The conversion process took two years of hard work by mainly amateur builders in their spare time. An area of each of the side walls of the old cinema screen - which was simply painted on the wall of the building - was cut away to create wing space and provide access to very crude dressing rooms and the scene dock, based in old army huts outside. The orchestra pit and under-stage basement storage area were excavated. All of this was accomplished with equipment and materials that were begged, borrowed, or second-hand, and everything was completed finally on the day that the first production opened: Yellow Sands on Saturday, 1 October 1949.

=== Problems and triumphs ===
Initial audiences were not large, but the debts were, causing the demise over the next 6 years of 10 of the original 13 societies affiliated to the Guild. A loan from the Borough Council, and some re-organisation of the Guild, which now began to present its own plays (rather than just performances from individual affiliated societies) led to improvements in both audience and finances. The loan was repaid, and profits were used to further develop the theatre.

Uncertainty faced the theatre and Guild during the 1960s as Erith Town Centre, the Greater London Borough of Bexley, and new regulations for fire safety came into being. In December 1969, the local authority gave notification that it would grant the Erith Theatre Guild a 21-year lease on the theatre building, on the condition that improvements were made to the premises. Plans for the renovation were drawn up, and members of the Guild started fund-raising towards the £75,000 cost of their dream.

=== Closed for renovation ===
The Playhouse closed in November 1972 for the work to begin. The finances for the rebuilding had been negotiated with the Borough Council generously providing an interest-free loan, but fund-raising efforts were still necessary. The members created a travelling music hall, which gave them an opportunity to keep performing, and brought in extra cash. It proved so popular that it continued for a number of years after the theatre re-opened.

Between November 1972 and December 1973, the old outside buildings were demolished, new foundations were laid, and a large amount of new building work, including many front-of-house and backstage improvements, and a completely new frontage for the building, were built.
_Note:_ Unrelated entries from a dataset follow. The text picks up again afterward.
--- src/rtl/despachador_entradas.sv ---
// rtl/despachador_entradas.sv - walks input entries, searches a nonce per bounty, writes results; DESPACHADOR_TIMEOUT_EN bounds the search
module despachador_entradas
    import despachador_pkg::*;
#(
    parameter int PTR_W    = PTR_W_DEF,
    parameter int BOUNTY_W = BOUNTY_W_DEF,
    parameter int NONCE_W  = NONCE_W_DEF,
    parameter int TARGET_W = TARGET_W_DEF
`ifdef DESPACHADOR_TIMEOUT_EN
    , parameter logic [NONCE_W-1:0] NONCE_LIM = NONCE_W'(NONCE_LIM_DEF)
`endif
) (
    input  logic                clk,
    input  logic                reset_L,
    input  logic                start,
    input  logic [PTR_W-1:0]    num_entradas,
    input  logic [TARGET_W-1:0] target,
    output logic [PTR_W-1:0]    entry_addr,
    input  logic [BOUNTY_W-1:0] bounty_in,
    output logic                hash_req,
    output logic [BOUNTY_W-1:0] hash_bounty,
    output logic [NONCE_W-1:0]  hash_nonce,
    input  logic                hash_ack,
    input  logic [TARGET_W-1:0] hash_msb,
    output logic                wr_en,
    output logic [PTR_W-1:0]    wr_ptr,
    output logic [BOUNTY_W-1:0] bounty_out,
    output logic [NONCE_W-1:0]  nonce_out,
`ifdef DESPACHADOR_TIMEOUT_EN
    output logic                sin_hit,
`endif
    output logic                valid
);

    // Reset asserts immediately but releases only after two clean clock edges.
    logic [1:0] rst_sync_q;
    logic       rst_n;

    always_ff @(posedge clk or negedge reset_L) begin
        if (!reset_L) begin
            rst_sync_q <= 2'b00;
        end else begin
            rst_sync_q <= {rst_sync_q[0], 1'b1};
        end
    end

    assign rst_n = rst_sync_q[1];

    estado_t             estado_q, estado_d;
    logic [PTR_W-1:0]    idx_q, idx_d;
    logic [PTR_W-1:0]    num_q, num_d;
    logic [TARGET_W-1:0] target_q, target_d;
    logic [BOUNTY_W-1:0] bounty_q, bounty_d;
    logic [NONCE_W-1:0]  nonce;
    logic                ctr_clr, ctr_inc;
    logic                hit;
`ifdef DESPACHADOR_TIMEOUT_EN
    logic                sin_hit_q, sin_hit_d;
    logic                en_limite;
`endif

    contador_nonce #(
        .NONCE_W   (NONCE_W)
`ifdef DESPACHADOR_TIMEOUT_EN
        , .NONCE_LIM (NONCE_LIM)
`endif
    ) u_contador (
        .clk         (clk),
        .rst_n       (rst_n),
        .clr_i       (ctr_clr),
        .inc_i       (ctr_inc),
        .nonce_o     (nonce)
`ifdef DESPACHADOR_TIMEOUT_EN
        , .en_limite_o (en_limite)
`endif
    );

    assign hit = (hash_msb < target_q);

    always_ff @(posedge clk or negedge rst_n) begin
        if (!rst_n) begin
            estado_q  <= IDLE;
            idx_q     <= '0;
            num_q     <= '0;
            target_q  <= '0;
            bounty_q  <= '0;
`ifdef DESPACHADOR_TIMEOUT_EN
            sin_hit_q <= 1'b0;
`endif
        end else begin
            estado_q  <= estado_d;
            idx_q     <= idx_d;
            num_q     <= num_d;
            target_q  <= target_d;
            bounty_q  <= bounty_d;
`ifdef DESPACHADOR_TIMEOUT_EN
            sin_hit_q <= sin_hit_d;
`endif
        end
    end

    always_comb begin
        estado_d  = estado_q;
        idx_d     = idx_q;
        num_d     = num_q;
        target_d  = target_q;
        bounty_d  = bounty_q;
        ctr_clr   = 1'b0;
        ctr_inc   = 1'b0;
`ifdef DESPACHADOR_TIMEOUT_EN
        sin_hit_d = sin_hit_q;
`endif
        case (estado_q)
            IDLE, DONE: begin
                if (start) begin
                    idx_d    = '0;
                    num_d    = num_entradas;
                    target_d = target;
                    estado_d = LOAD;
                end
            end
            LOAD: estado_d = LATCH;
            LATCH: begin
                bounty_d  = bounty_in;
                ctr_clr   = 1'b1;
`ifdef DESPACHADOR_TIMEOUT_EN
                sin_hit_d = 1'b0;
`endif
                estado_d  = REQ;
            end
            REQ: estado_d = WAIT;
            WAIT: begin
                if (hash_ack) begin
                    if (hit) begin
                        estado_d = WRITE;
`ifdef DESPACHADOR_TIMEOUT_EN
                    end else if (en_limite) begin
                        sin_hit_d = 1'b1;
                        estado_d  = WRITE;
`endif
                    end else begin
                        ctr_inc  = 1'b1;
                        estado_d = REQ;
                    end
                end
            end
            WRITE: begin
                if (idx_q == num_q) begin
                    estado_d = DONE;
                end else begin
                    idx_d    = idx_q + PTR_W'(1);
                    estado_d = LOAD;
                end
            end
            default: estado_d = IDLE;
        endcase
    end

    // Bounty and nonce registers feed both the hash core and the result port.
    assign entry_addr  = idx_q;
    assign hash_req    = (estado_q == REQ);
    assign hash_bounty = bounty_q;
    assign hash_nonce  = nonce;
    assign wr_en       = (estado_q == WRITE);
    assign wr_ptr      = idx_q;
    assign bounty_out  = bounty_q;
    assign nonce_out   = nonce;
    assign valid       = (estado_q == DONE);
`ifdef DESPACHADOR_TIMEOUT_EN
    assign sin_hit     = sin_hit_q;
`endif

endmodule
The original Oxford cinema auditorium and the stage remained intact.

=== Back to business ===
The remodelled Playhouse was opened by the Mayor of Bexley, Councillor Turner, on 1 December 1973, for the public to view the new building. The first production on stage was Cinderella in January 1974.
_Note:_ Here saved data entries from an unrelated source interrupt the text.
==> src/rtl/mux_four_arbiter_pkg.sv <==
// rtl/mux_four_arbiter_pkg.sv - shared constants, state type and helpers for the 4-way mux arbiter
package mux_four_arbiter_pkg;

    localparam int ARB_N = 4;

    typedef enum logic {
        ARB_IDLE  = 1'b0,
        ARB_OWNED = 1'b1
    } arb_state_t;

    // Hold counter width: max(1, clog2(max_hold)).
    function automatic int hold_width(input int max_hold);
        return (max_hold > 2) ? $clog2(max_hold) : 1;
    endfunction

    function automatic logic [ARB_N-1:0] onehot4(input logic [1:0] idx);
        return 4'b0001 << idx;
    endfunction

endpackage

==> src/rtl/mux_four_arbiter_if.sv <==
// rtl/mux_four_arbiter_if.sv - request/grant/select bundle between requesters and the arbiter
interface mux_four_arbiter_if;
    import mux_four_arbiter_pkg::*;

    logic [ARB_N-1:0] req;
    logic [ARB_N-1:0] grant;
    logic [1:0]       select;
    logic             busy;

    modport master (
        output req,
        input  grant,
        input  select,
        input  busy
    );

    modport slave (
        input  req,
        output grant,
        output select,
        output busy
    );

endinterface

==> src/rtl/mux_four_arbiter_rr_pick.sv <==
// rtl/mux_four_arbiter_rr_pick.sv - combinational round-robin picker: first set req bit from ptr upward, mod 4
module rr_pick_four
    import mux_four_arbiter_pkg::*;
(
    input  logic [ARB_N-1:0] req,
    input  logic [1:0]       ptr,
    output logic [1:0]       idx,
    output logic             found
);

    logic [1:0] pos;

    // Scan from the farthest offset down so the nearest hit to ptr wins last.
    always_comb begin
        idx   = 2'd0;
        found = 1'b0;
        pos   = 2'd0;
        for (int k = ARB_N - 1; k >= 0; k--) begin
            pos = ptr + 2'(k);
            if (req[pos]) begin
                idx   = pos;
                found = 1'b1;
            end
        end
    end

endmodule

==> src/rtl/mux_four_arbiter.sv <==
// rtl/mux_four_arbiter.sv - round-robin arbiter driving the select of a shared 4:1 mux with a hold limit
module mux_four_arbiter
    import mux_four_arbiter_pkg::*;
#(
    parameter int MAX_HOLD = 4
) (
    input  logic               clk,
    input  logic               reset,
    mux_four_arbiter_if.slave  bus
);

    localparam int             HW        = hold_width(MAX_HOLD);
    localparam logic [HW-1:0]  HOLD_LAST = HW'(MAX_HOLD - 1);
    localparam logic [HW-1:0]  HOLD_ONE  = HW'(1);

    arb_state_t       state, state_n;
    logic [1:0]       owner, owner_n;
    logic [1:0]       ptr, ptr_n;
    logic [HW-1:0]    hold_cnt, hold_n;

    logic [ARB_N-1:0] grant_q;
    logic [1:0]       select_q;
    logic             busy_q;

    logic [1:0]       pick_ptr;
    logic [1:0]       pick_idx;
    logic             pick_found;
    logic             others;
    logic             release_now;

    // While owned, the only pick that matters is the re-pick on release, which scans from owner+1.
    assign pick_ptr    = (state == ARB_OWNED) ? (owner + 2'd1) : ptr;
    assign others      = |(bus.req & ~onehot4(owner));
    assign release_now = !bus.req[owner] || ((hold_cnt == HOLD_LAST) && others);

    rr_pick_four u_pick (
        .req   (bus.req),
        .ptr   (pick_ptr),
        .idx   (pick_idx),
        .found (pick_found)
    );

    always_comb begin
        state_n = state;
        owner_n = owner;
        ptr_n   = ptr;
        hold_n  = hold_cnt;
        case (state)
            ARB_IDLE: begin
                if (pick_found) begin
                    state_n = ARB_OWNED;
                    owner_n = pick_idx;
                    hold_n  = '0;
                end
            end
            ARB_OWNED: begin
                if (release_now) begin
                    ptr_n = owner + 2'd1;
                    if (pick_found) begin
                        owner_n = pick_idx;
                        hold_n  = '0;
                    end else begin
                        state_n = ARB_IDLE;
                    end
                end else if (hold_cnt != HOLD_LAST) begin
                    hold_n = hold_cnt + HOLD_ONE;
                end
            end
            default: begin
                state_n = ARB_IDLE;
            end
        endcase
    end

    // Outputs are registered from the next-state values so grant and select switch on the same edge.
    always_ff @(posedge clk or posedge reset) begin
        if (reset) begin
            state    <= ARB_IDLE;
            owner    <= 2'd0;
            ptr      <= 2'd0;
            hold_cnt <= '0;
            grant_q  <= '0;
            select_q <= 2'd0;
            busy_q   <= 1'b0;
        end else begin
            state    <= state_n;
            owner    <= owner_n;
            ptr      <= ptr_n;
            hold_cnt <= hold_n;
            grant_q  <= (state_n == ARB_OWNED) ? onehot4(owner_n) : '0;
            select_q <= owner_n;
            busy_q   <= (state_n == ARB_OWNED);
        end
    end

    assign bus.grant  = grant_q;
    assign bus.select = select_q;
    assign bus.busy   = busy_q;

endmodule
==> src/flat_wrapper.sv <==
// flat-port wrapper written by rule: the top's interface ports become plain ports
module mux_four_arbiter_flat import mux_four_arbiter_pkg::*;
#(
    parameter int MAX_HOLD = 4
)
  (clk, reset, bus_req, bus_grant, bus_select, bus_busy);
  mux_four_arbiter_if bus_i ();
  input  logic clk;
  input  logic reset;
  input wire logic [$bits(bus_i.req)-1:0] bus_req;
  output wire logic [$bits(bus_i.grant)-1:0] bus_grant;
  output wire logic [$bits(bus_i.select)-1:0] bus_select;
  output wire logic [$bits(bus_i.busy)-1:0] bus_busy;
  assign bus_i.req = bus_req;
  assign bus_grant = bus_i.grant;
  assign bus_select = bus_i.select;
  assign bus_busy = bus_i.busy;
  mux_four_arbiter #(.MAX_HOLD(MAX_HOLD)) u_core (.clk(clk), .reset(reset), .bus(bus_i));
endmodule
==> config.mk <==
export PLATFORM = sky130hd
export DESIGN_NAME = mux_four_arbiter_flat
export DESIGN_NICKNAME = d
export VERILOG_FILES = /design/src/rtl/mux_four_arbiter_pkg.sv /design/src/rtl/mux_four_arbiter_if.sv /design/src/rtl/mux_four_arbiter_rr_pick.sv /design/src/rtl/mux_four_arbiter.sv /design/src/flat_wrapper.sv
export SDC_FILE = /design/constraint.sdc
export NUM_CORES = 1
export LEC_CHECK = 0
export CORE_ASPECT_RATIO = 1.5
export CORE_MARGIN = 3
export CORE_UTILIZATION = 35
export DETAILED_ROUTE_END_ITERATION = 8
export DONT_BUFFER_PORTS = 1
export GPL_TIMING_DRIVEN = 0
export PLACE_DENSITY = 0.55
export SLEW_MARGIN = 0
export SYNTH_ARGS = -nofsm -noshare
export SYNTH_HDL_FRONTEND = slang
export SYNTH_HIERARCHICAL = 1
export SYNTH_SLANG_ARGS = --single-unit
export TNS_END_PERCENT = 10
==> constraint.sdc <==
create_clock -name clk -period 2.12 [get_ports clk]
set_input_delay 0.318 -clock clk [delete_from_list [all_inputs] [get_ports clk]]
set_output_delay 0.318 -clock clk [all_outputs]
set_load 0.01 [all_outputs]
==> results.ini, run 1 <==
[sta]
finalWorstSetupSlack_ns=0.0727
final-max-slew-violation-count=0
fin_crit_sh=0.966
relSlewSlack=0.684
final_setup_fails=0
tightestPinTransition_ns=0.472
hold_viol=0
fin_worst_skew_ns=0.00385
timing.setup.tns_ns=0
period_needed_ns=2.05
unrepaired_setup_endpoints_after_global_routing=yes
fmax_ghz=0.488

[run]
cap_violations=0

[floorplanning]
floorplan.die_area_mm2=0.00280
die_w_um=44.2
io_pins=13
dieHeight_um=63.3
floorplan.rows=20
fp.coreArea_mm2=0.00205
floorplan.initialDensity=0.374

[logic_synthesis]
synth.top_cells.by_area=sky130_fd_sc_hd__dfrtp_1 (36%), sky130_fd_sc_hd__ha_1 (8.2%), sky130_fd_sc_hd__mux2i_1 (7.8%), sky130_fd_sc_hd__mux2_2 (4.4%), sky130_fd_sc_hd__nand2_1 (3.9%)
synth_nets=81
synthesis.area_um2=767
netlist.area_leader.share=0.359
number_of_distinct_library_cell_variants_in_the_gate_level_netlist_after_synthesis=27
synth.most_common_cell=sky130_fd_sc_hd__dfrtp_1
synthArstFlopShare=1.00
synthesis.instances=70
yosysTopAreaCell=sky130_fd_sc_hd__dfrtp_1
number_of_flip_flops_and_latches_in_the_synthesized_netlist=11
syn_area_per_cell_um2=11.0
yosys-top-cells-count=sky130_fd_sc_hd__dfrtp_1 (11), sky130_fd_sc_hd__nand2_1 (8), sky130_fd_sc_hd__mux2i_1 (6), sky130_fd_sc_hd__nor2_1 (6), sky130_fd_sc_hd__ha_1 (5)
yosys_warnings=6
seq_area_frac_synth=0.359
synth_edf_count=0
synth_ff_type=sky130_fd_sc_hd__dfrtp_1

[worst_setup_path]
path_cells=inv_4 -> ha_4 -> mux2_4 -> mux2i_1 -> a211oi_2 -> nor3_2 -> mux2_4
r2r_slack_ns=0.07
worstSetupEndpointType=flop
crit_required_ns=2.28
crit_buf_inv=1
category_of_the_worst_setup_path_launch_point=flop
worstSetupPathType=flop to flop
critical_path.most_common_cell=sky130_fd_sc_hd__mux2_4
timing.rr.start=u_core/bus.select[0]$_DFF_PP0_
timing.reg2reg.worst_path_depth=7
critPathTopFamily=multiplexers
max_stage_delay_ns=0.49
timing.rr.end=u_core/bus.grant[0]$_DFF_PP0_
crit_path_slowest_cell=sky130_fd_sc_hd__dfrtp_2
path_max_fanout=7
timing.critical_path.arrival_ns=2.21

[min_path]
timing.hold.worst_path_depth=3
worstHoldStart=bus_req[0]
worst_min_delay_path_category=input pin to flop
min_delay_worst_endpoint=u_core/bus.grant[3]$_DFF_PP0_

[clock_tree]
clockBufferDepth=2
clock_h_tree_levels=1
tritoncts_clock_tree=yes
worstSkewPairLatency_ns=0.27
cts_root_buffer=sky130_fd_sc_hd__clkbuf_4
clkSinkCount=11
tritoncts.num_buffers=3
clock_pin_slew_on_the_worst_setup_and_hold_paths_ns=0.07

[global_route]
groute.usage.overall=0.119
global_route.overflow_total=0
number_of_antenna_violations_at_the_first_check_in_global_routing=0
pin_count_of_the_biggest_net_entering_global_routing=12
grt_pass1_vias=540
grt_pass1_wl_mm=2.46

[drt]
wl_per_cell_um=14.8
detailedRoute.firstPassIterationCount=3
remaining_drc_errors=0
dr.first_iter.drc_count=15
antenna_violating_nets_post_route=0
wl_mm=1.48
vias_per_cell=5.30
detailroute.via_count=530

[placed_design]
hpwl_mm=1.10
preCtsSetupSlack_ns=-0.185
routabilityCongestion=0.708
place.port_buffers=0
number_of_instances_in_the_placed_design=92

[final_layout]
antennaDiodeCount=0
area_delta_synth_final_pct=15.7
final_nets=90
finalNonFillerCells=100
final_util=0.432
ratio_of_cells_with_drive_above_1_in_the_final_layout=0.321

[status]
outcome=completed

[pwr]
worst_ir_drop_vdd_mv=0.728
leakagePower_nw=0.388
finalPower_w=0.00133
pwr_density_cell_mw_per_mm2=1500

-- worst max path at each step --
stage | from | endpoint | slack, ns | depth (start not counted)
final | u_core/bus.select[0]$_DFF_PP0_ | u_core/bus.grant[0]$_DFF_PP0_ | 0.07 | 7
after global routing | u_core/bus.select[0]$_DFF_PP0_ | u_core/bus.grant[0]$_DFF_PP0_ | -0.02 | 7
after CTS | u_core/bus.select[0]$_DFF_PP0_ | u_core/bus.grant[0]$_DFF_PP0_ | 0.01 | 7
after detailed placement | u_core/bus.select[1]$_DFF_PP0_ | u_core/bus.grant[0]$_DFF_PP0_ | -0.18 | 7
after global placement | u_core/bus.select[1]$_DFF_PP0_ | u_core/bus.grant[0]$_DFF_PP0_ | -0.17 | 7
after floorplan | u_core/bus.select[1]$_DFF_PP0_ | u_core/bus.grant[0]$_DFF_PP0_ | 0.05 | 7
-- timing repair --
action / CTS / global route
hold endpoints to repair: 11 / 0
buffers inserted: 3 / 0
hold buffers: 1 / 0
gates cloned: 0 / 0
resized for setup: 5 / 7
pin swaps: 2 / 3
endpoints found under the setup margin: 5 / 6
-- cell usage in the layout (no fill, tap or decap), types with 2 or more instances in the layout --
cell type,synthesis,layout
sky130_fd_sc_hd__nor2b_1,3,3
sky130_fd_sc_hd__mux2_1,2,2
sky130_fd_sc_hd__mux2i_1,6,6
sky130_fd_sc_hd__dfrtp_1,11,9
sky130_fd_sc_hd__ha_1,5,4
sky130_fd_sc_hd__mux2_2,3,2
sky130_fd_sc_hd__clkbuf_4,0,3
sky130_fd_sc_hd__nand2_1,8,8
sky130_fd_sc_hd__dfrtp_2,0,2
sky130_fd_sc_hd__nor2_1,6,5
sky130_fd_sc_hd__nand2b_1,2,2
sky130_fd_sc_hd__buf_1,0,2
sky130_fd_sc_hd__inv_4,0,2
sky130_fd_sc_hd__inv_1,4,2
sky130_fd_sc_hd__nand3b_1,3,3
sky130_fd_sc_hd__mux2_4,1,2
-- logic make-up (layout without fill, tap and decap cells) --
kind of cell | count (synthesis) | count (layout) | share of synthesized area
buffers and inverters | 5 | 13 | 0.0245
AND/OR/NAND/NOR | 28 | 28 | 0.210
multiplexers | 13 | 13 | 0.201
adder cells (fa/ha/maj) | 5 | 5 | 0.0816
flip-flops | 11 | 11 | 0.359
AO/OA/AOI/OAI | 8 | 8 | 0.124
-- stage by stage --
step	instance area, um2	hold WS [ns]
2_1_floorplan	768	0.170
3_3_place_gp	796	0.221
3_5_place_dp	796	0.227
4_1_cts	858	0.321
5_1_grt	887	0.336
6_report	887	0.322
-- state kept, by name, summed over array words and instances (netlist names) --
name	cells
u_core/hold_cnt	2
u_core/bus.select	2
u_core/bus.grant	4
u_core/bus.busy	1
u_core/ptr	2
-- layout make-up --
type,instances,area [um2]
Multi-Input combinational cell,54,505
Fill cell,203,1160
Buffer,1,5.00
Inverter,4,20.0
Timing Repair Buffer,4,25.0
Sequential cell,11,278
Clock buffer,4,26.3
Tap cell,22,27.5
-- where the power goes --
part / switching (W) / total, W / internal, W / leakage [nW]
combinational: 0.000378 / 0.000773 / 0.000395 / 0.242
clock: 0.0000688 / 0.000142 / 0.0000728 / 0.0150
sequential: 0.000110 / 0.000416 / 0.000306 / 0.131
total: 0.000557 / 0.00133 / 0.000774 / 0.388
-- layer usage --
metal  global-route usage  up-vias  wire length [um]
met3               0.0257        4                75
li1                     -      261                 -
met2                0.179       10               728
met5                    0        -                 0
met1                0.147      255               636
met4               0.0792        0                43
-- tightest hold or removal path, stage by stage --
cell,delay (ns)
sky130_fd_sc_hd__a211oi_2,0.08
sky130_fd_sc_hd__nand3_1,0.08
sky130_fd_sc_hd__mux2i_1,0.07
(Power assumes the default switching activity.)
==> inputs of run 2 (changes only) <==
--- a/config.mk
+++ b/config.mk
@@ -5,13 +5,11 @@
 export SDC_FILE = /design/constraint.sdc
 export NUM_CORES = 1
 export LEC_CHECK = 0
-export CORE_ASPECT_RATIO = 1.5
-export CORE_MARGIN = 3
-export CORE_UTILIZATION = 35
+export CORE_UTILIZATION = 54
 export DETAILED_ROUTE_END_ITERATION = 8
 export DONT_BUFFER_PORTS = 1
 export GPL_TIMING_DRIVEN = 0
-export PLACE_DENSITY = 0.55
+export PLACE_DENSITY = 0.76
 export SLEW_MARGIN = 0
 export SYNTH_ARGS = -nofsm -noshare
 export SYNTH_HDL_FRONTEND = slang
==> results.ini, run 2 (synthesized netlist as in run 1, its figures left out) <==
[drt]
wl_mm=1.38
remaining_drc_errors=0
detailroute.via_count=561
vias_per_cell=5.91
wl_per_cell_um=14.5
dr.first_iter.drc_count=12
antenna_violating_nets_post_route=0
detailedRoute.firstPassIterationCount=4

[worst_setup_path]
worstSetupEndpointType=flop
max_stage_delay_ns=0.49
timing.rr.end=u_core/bus.grant[0]$_DFF_PP0_
timing.critical_path.arrival_ns=2.22
worstSetupPathType=flop to flop
critPathTopFamily=multiplexers
path_cells=inv_4 -> ha_4 -> mux2_4 -> mux2i_2 -> a211oi_4 -> nor3_2 -> mux2_4
r2r_slack_ns=0.06
path_max_fanout=7
crit_required_ns=2.28
cp.depth=7
critical_path.most_common_cell=sky130_fd_sc_hd__mux2_4
crit_buf_inv=1
timing.reg2reg.worst_path_depth=7
crit_path_slowest_cell=sky130_fd_sc_hd__dfrtp_2
category_of_the_worst_setup_path_launch_point=flop
timing.rr.start=u_core/bus.select[0]$_DFF_PP0_

[final_layout]
stdcell_area_um2=898
final_nets=92
final_common_cell=sky130_fd_sc_hd__dfrtp_1
ratio_of_cells_with_drive_above_1_in_the_final_layout=0.338
largest_reg_flops=4
antennaDiodeCount=0
area_delta_synth_final_pct=17.1
most_used_cells_in_the_layout_excluding_fill_and_tap_cells=sky130_fd_sc_hd__dfrtp_1 (9), sky130_fd_sc_hd__nand2_1 (8), sky130_fd_sc_hd__mux2i_1 (5), sky130_fd_sc_hd__nor2_1 (5), sky130_fd_sc_hd__ha_1 (4)
fillers=93
final_util=0.682
finalNonFillerCells=95

[sta]
hold_viol=0
fin_worst_skew_ns=0.00620
fmax_ghz=0.485
relSlewSlack=0.690
timing.setup.tns_ns=0
fin_crit_sh=0.973
period_needed_ns=2.06
final-max-slew-violation-count=0
tightestPinTransition_ns=0.464
unrepaired_setup_endpoints_after_global_routing=yes
final_setup_fails=0

[floorplanning]
floorplan.die_area_mm2=0.00157
fp.coreArea_mm2=0.00132
die_w_um=39.7
floorplan.initialDensity=0.582
io_pins=13
dieHeight_um=39.7
floorplan.rows=13

[clock_tree]
worstSkewPairLatency_ns=0.27
clkSinkCount=11
clockBufferDepth=2
tritoncts.num_buffers=3
cts_root_buffer=sky130_fd_sc_hd__clkbuf_4
tritoncts_clock_tree=yes
clock_pin_slew_on_the_worst_setup_and_hold_paths_ns=0.06
clock_h_tree_levels=1

[global_route]
groute.layer.met3.usage=0.0852
busiest_layer=met2
groute.usage.overall=0.217
grt_pass1_wl_mm=2.21
global_route.overflow_total=0
number_of_antenna_violations_at_the_first_check_in_global_routing=0
grt_pass1_vias=491
grtUsageMet2=0.361
gr_util_met1=0.259
pin_count_of_the_biggest_net_entering_global_routing=12

[placed_design]
hpwl_um=920
place.port_buffers=0
routabilityCongestion=0.803
number_of_instances_in_the_placed_design=85
dpl_cell_area_um2=787

[run]
cap_violations=0

[status]
outcome=completed

[pwr]
pwr_density_cell_mw_per_mm2=1530
leakagePower_nw=0.397
worst_ir_drop_vdd_mv=0.758

[min_path]
min_delay_worst_endpoint=u_core/bus.grant[1]$_DFF_PP0_
worstHoldStart=bus_req[0]
timing.hold.worst_path_depth=3
worst_min_delay_path_category=input pin to flop

run 2: cell types whose count changed in the layout (fill, tap and decap cells not counted), sizes merged:
cell / before / now
buf: 3 / 5
run 2: where the power goes:
part           switching, W  total, W  internal (W)
clock             0.0000638  0.000137     0.0000727
combinational      0.000398  0.000829      0.000431
sequential         0.000103  0.000409      0.000306
run 2: area by class of cell:
type                       count  area [um2]  area share
clock buffer                   4        26.3      0.0292
buffer                         1        5.00     0.00557
sequential                    11         278       0.309
inverter                       4        17.5      0.0195
tap                           15        18.8      0.0209
multi-input combinational     54         513       0.571
timing repair buffer           6        40.0      0.0446
run 2: what timing repair did:
item                       4_1_cts  5_1_grt
pin swaps                        2        3
cloned                           0        0
setup endpoints to repair        5        3
hold buffers                     1        0
setup buffers                    2        3
gates resized for setup          6        6
hold endpoints to repair        11        0
run 2: tightest hold or removal path, delay by kind of cell:
kind            cells  cell delay [ns]
compound gates      1             0.07
simple gates        1             0.09
mux                 1             0.06
run 2: worst max-delay path by stage:
stage,slack [ns],from,endpoint
finish,0.06,u_core/bus.select[0]$_DFF_PP0_,u_core/bus.grant[0]$_DFF_PP0_
global route,-0.03,u_core/bus.select[0]$_DFF_PP0_,u_core/bus.grant[0]$_DFF_PP0_
CTS,0.03,u_core/bus.select[1]$_DFF_PP0_,u_core/bus.grant[0]$_DFF_PP0_
detailed placement,-0.21,u_core/bus.select[1]$_DFF_PP0_,u_core/bus.grant[0]$_DFF_PP0_
global placement,-0.18,u_core/bus.select[1]$_DFF_PP0_,u_core/bus.grant[0]$_DFF_PP0_
floorplan,0.05,u_core/bus.select[1]$_DFF_PP0_,u_core/bus.grant[0]$_DFF_PP0_
run 2: stage by stage:
step	hold WS (ns)	worst slack, ns	power, W
3_5_place_dp	0.216	-0.209	0.00107
2_1_floorplan	0.170	0.0501	0.000966
5_1_grt	0.307	-0.0313	0.00148
6_report	0.308	0.0574	0.00137
3_3_place_gp	0.215	-0.181	0.00105
4_1_cts	0.329	0.0272	0.00127
run 2: routing by layer:
metal	vias to the layer above	routed length, um
met2	9	754
met1	287	574
met3	0	49
met5	-	0
met4	0	0
li1	265	-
The theatre celebrated its 50th anniversary in 1999.

In 2006, as part of the Erith Riverside Conservation Area Improvements Project, the frontage of the theatre was modernised, with new exterior lighting and an electronic marquee sign.

Erith Theatre Guild Ltd, which administers the theatre, is a charity, and all the proceeds from productions at the Playhouse are used to further improve the facilities at the theatre.

== Features and traditions ==

The theatre's present auditorium is still basically the original from cinema times, apart from the modifications noted above. It is slightly unusual because it is a little narrower at the front (previously the screen, now the stage and orchestra pit) than it is at the rear (where the audience enters), which is why rows in the front half of the theatre have one fewer seat than those towards the back. Also, half of Row "F" is missing to allow for the Fire Exit at the side of the auditorium.

For many years the theatre did not have its own licensed bar, so some of the audience would visit one of the public houses either side of the theatre before shows and during the interval. In order that these ticket holders did not miss any of the show, the theatre's warning bells before curtain-up and after the interval were relayed to the bars in both public houses. The theatre now has its own licence to serve alcohol and both public houses have changed usage (one to a restaurant, the other housing) so this system is no longer in operation.